RECORDS SUPPLIED
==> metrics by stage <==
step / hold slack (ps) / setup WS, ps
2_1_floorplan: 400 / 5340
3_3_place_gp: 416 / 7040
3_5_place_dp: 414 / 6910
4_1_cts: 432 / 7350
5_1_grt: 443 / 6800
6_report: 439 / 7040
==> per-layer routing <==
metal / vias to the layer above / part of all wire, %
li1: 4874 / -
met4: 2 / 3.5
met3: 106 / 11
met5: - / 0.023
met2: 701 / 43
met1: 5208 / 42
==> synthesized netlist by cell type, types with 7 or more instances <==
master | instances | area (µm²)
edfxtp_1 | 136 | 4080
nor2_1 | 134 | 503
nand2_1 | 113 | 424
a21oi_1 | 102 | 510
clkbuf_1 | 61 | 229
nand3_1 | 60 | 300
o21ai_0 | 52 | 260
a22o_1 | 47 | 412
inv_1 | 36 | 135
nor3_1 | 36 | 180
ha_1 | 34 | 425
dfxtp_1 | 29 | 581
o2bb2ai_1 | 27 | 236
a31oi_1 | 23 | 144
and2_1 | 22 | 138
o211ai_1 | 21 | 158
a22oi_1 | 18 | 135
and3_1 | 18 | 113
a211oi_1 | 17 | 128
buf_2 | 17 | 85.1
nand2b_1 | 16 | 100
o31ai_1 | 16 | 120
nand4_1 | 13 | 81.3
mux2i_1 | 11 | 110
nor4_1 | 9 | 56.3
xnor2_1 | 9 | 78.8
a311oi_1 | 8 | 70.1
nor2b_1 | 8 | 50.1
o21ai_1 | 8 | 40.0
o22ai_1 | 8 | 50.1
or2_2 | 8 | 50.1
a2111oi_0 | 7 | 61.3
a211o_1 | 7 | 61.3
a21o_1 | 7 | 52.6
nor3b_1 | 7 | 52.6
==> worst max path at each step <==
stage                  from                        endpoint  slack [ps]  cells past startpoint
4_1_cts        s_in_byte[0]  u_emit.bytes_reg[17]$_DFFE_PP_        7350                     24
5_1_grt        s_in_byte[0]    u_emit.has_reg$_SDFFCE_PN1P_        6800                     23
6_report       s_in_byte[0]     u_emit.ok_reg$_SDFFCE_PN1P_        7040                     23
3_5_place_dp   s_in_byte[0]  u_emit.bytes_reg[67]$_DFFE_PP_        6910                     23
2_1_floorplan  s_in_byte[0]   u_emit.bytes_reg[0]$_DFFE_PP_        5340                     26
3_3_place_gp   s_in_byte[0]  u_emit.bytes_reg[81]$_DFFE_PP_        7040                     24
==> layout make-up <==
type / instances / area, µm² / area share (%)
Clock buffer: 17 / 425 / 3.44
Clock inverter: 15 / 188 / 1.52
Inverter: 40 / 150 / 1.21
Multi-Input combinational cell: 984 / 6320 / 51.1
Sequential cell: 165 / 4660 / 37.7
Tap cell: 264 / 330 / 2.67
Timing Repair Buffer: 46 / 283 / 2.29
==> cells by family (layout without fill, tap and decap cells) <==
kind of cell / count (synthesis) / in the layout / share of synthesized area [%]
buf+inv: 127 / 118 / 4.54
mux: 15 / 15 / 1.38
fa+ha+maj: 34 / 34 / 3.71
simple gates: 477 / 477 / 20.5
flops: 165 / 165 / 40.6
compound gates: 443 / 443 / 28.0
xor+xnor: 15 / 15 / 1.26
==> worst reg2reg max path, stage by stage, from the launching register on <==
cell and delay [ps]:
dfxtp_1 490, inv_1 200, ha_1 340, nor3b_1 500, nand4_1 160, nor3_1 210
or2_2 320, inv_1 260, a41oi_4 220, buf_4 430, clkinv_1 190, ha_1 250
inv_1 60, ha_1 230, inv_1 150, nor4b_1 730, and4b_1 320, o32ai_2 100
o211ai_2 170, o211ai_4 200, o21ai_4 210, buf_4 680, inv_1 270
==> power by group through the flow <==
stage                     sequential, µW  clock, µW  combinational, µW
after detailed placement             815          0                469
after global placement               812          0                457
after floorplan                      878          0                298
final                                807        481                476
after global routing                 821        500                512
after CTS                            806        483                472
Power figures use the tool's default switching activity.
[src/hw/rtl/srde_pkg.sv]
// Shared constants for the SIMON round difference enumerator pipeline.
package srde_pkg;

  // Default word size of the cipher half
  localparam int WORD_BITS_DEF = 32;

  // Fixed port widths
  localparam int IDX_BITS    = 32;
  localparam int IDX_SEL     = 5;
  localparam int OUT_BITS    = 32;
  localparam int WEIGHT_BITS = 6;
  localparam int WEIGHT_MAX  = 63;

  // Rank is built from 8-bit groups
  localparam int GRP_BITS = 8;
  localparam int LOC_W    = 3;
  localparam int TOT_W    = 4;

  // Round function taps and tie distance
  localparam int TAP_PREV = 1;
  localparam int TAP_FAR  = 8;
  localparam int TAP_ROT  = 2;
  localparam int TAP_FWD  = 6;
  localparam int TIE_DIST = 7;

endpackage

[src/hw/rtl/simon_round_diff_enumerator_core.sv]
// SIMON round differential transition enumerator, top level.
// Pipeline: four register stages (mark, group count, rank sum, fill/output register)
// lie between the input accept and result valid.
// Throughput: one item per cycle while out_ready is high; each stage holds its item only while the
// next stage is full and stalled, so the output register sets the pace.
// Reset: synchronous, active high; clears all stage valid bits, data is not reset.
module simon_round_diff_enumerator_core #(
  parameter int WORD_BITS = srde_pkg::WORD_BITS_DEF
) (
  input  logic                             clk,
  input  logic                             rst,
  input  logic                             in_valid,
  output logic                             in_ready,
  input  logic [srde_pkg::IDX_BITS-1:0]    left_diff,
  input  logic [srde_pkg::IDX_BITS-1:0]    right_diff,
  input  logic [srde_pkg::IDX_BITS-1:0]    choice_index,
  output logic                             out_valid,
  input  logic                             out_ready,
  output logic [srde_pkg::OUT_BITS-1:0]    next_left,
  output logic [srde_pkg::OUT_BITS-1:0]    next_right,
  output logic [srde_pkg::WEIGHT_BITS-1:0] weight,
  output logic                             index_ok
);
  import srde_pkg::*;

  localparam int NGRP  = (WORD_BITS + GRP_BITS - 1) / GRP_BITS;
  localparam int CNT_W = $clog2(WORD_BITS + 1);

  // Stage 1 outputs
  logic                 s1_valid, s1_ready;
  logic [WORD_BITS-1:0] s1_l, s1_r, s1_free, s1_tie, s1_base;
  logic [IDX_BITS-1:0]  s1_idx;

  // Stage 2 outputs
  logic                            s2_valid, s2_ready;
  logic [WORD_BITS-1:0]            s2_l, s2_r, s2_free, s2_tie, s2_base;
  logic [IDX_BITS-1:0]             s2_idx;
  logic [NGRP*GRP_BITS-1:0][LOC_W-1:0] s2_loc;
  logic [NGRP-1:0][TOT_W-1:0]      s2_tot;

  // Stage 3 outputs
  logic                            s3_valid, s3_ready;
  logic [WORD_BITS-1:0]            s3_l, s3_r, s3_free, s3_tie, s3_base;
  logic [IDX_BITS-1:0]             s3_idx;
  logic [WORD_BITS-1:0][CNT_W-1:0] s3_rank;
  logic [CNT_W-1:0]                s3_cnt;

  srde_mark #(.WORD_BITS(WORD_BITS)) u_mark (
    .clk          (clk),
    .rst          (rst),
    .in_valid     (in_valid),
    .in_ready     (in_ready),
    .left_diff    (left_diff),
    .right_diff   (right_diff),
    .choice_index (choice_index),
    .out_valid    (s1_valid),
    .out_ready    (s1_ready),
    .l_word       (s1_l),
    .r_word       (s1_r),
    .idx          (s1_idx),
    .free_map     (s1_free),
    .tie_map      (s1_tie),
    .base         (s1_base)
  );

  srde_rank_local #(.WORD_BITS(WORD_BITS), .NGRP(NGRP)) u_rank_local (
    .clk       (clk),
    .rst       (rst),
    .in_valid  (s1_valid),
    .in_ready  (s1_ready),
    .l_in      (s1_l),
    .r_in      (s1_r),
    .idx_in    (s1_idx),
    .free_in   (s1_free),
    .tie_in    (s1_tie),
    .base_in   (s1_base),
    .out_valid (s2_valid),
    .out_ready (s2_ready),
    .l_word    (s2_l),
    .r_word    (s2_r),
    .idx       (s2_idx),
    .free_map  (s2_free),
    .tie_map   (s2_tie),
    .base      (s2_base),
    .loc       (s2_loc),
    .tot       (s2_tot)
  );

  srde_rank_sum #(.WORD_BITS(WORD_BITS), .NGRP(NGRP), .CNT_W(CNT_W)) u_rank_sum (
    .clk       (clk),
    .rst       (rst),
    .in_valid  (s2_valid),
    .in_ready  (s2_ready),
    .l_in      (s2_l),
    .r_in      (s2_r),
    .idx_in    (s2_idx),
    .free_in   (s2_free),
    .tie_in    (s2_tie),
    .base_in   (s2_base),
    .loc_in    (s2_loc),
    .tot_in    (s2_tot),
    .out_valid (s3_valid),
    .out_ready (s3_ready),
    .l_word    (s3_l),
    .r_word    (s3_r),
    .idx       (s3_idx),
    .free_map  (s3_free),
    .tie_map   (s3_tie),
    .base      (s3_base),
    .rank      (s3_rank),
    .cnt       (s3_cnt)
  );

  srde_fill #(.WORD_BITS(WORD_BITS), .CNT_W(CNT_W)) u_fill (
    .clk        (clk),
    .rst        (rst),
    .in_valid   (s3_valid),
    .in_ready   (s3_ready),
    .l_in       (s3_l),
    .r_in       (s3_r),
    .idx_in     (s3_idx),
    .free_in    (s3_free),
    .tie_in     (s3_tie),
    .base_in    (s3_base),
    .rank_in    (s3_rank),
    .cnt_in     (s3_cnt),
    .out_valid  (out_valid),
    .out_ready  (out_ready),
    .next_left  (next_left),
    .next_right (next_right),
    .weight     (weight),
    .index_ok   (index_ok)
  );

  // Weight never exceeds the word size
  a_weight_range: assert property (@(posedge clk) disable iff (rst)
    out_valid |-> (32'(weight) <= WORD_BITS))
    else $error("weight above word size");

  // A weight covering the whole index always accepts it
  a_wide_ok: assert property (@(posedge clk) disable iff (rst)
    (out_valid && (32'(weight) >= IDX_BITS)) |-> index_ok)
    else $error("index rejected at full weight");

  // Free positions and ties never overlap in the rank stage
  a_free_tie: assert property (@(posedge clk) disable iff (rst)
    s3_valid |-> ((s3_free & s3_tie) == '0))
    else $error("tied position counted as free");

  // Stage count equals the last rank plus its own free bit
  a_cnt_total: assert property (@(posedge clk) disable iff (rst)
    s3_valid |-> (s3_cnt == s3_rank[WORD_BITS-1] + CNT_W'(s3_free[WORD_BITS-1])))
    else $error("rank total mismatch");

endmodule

TASK TO CARRY OUT
Only the lines above from the line with "nand4_1 | 13 | 81.3" to the line with "cells by family", those two lines included, should be reproduced exactly.

ANSWER BELOW
nand4_1 | 13 | 81.3
mux2i_1 | 11 | 110
nor4_1 | 9 | 56.3
xnor2_1 | 9 | 78.8
a311oi_1 | 8 | 70.1
nor2b_1 | 8 | 50.1
o21ai_1 | 8 | 40.0
o22ai_1 | 8 | 50.1
or2_2 | 8 | 50.1
a2111oi_0 | 7 | 61.3
a211o_1 | 7 | 61.3
a21o_1 | 7 | 52.6
nor3b_1 | 7 | 52.6
==> worst max path at each step <==
stage                  from                        endpoint  slack [ps]  cells past startpoint
4_1_cts        s_in_byte[0]  u_emit.bytes_reg[17]$_DFFE_PP_        7350                     24
5_1_grt        s_in_byte[0]    u_emit.has_reg$_SDFFCE_PN1P_        6800                     23
6_report       s_in_byte[0]     u_emit.ok_reg$_SDFFCE_PN1P_        7040                     23
3_5_place_dp   s_in_byte[0]  u_emit.bytes_reg[67]$_DFFE_PP_        6910                     23
2_1_floorplan  s_in_byte[0]   u_emit.bytes_reg[0]$_DFFE_PP_        5340                     26
3_3_place_gp   s_in_byte[0]  u_emit.bytes_reg[81]$_DFFE_PP_        7040                     24
==> layout make-up <==
type / instances / area, µm² / area share (%)
Clock buffer: 17 / 425 / 3.44
Clock inverter: 15 / 188 / 1.52
Inverter: 40 / 150 / 1.21
Multi-Input combinational cell: 984 / 6320 / 51.1
Sequential cell: 165 / 4660 / 37.7
Tap cell: 264 / 330 / 2.67
Timing Repair Buffer: 46 / 283 / 2.29
==> cells by family (layout without fill, tap and decap cells) <==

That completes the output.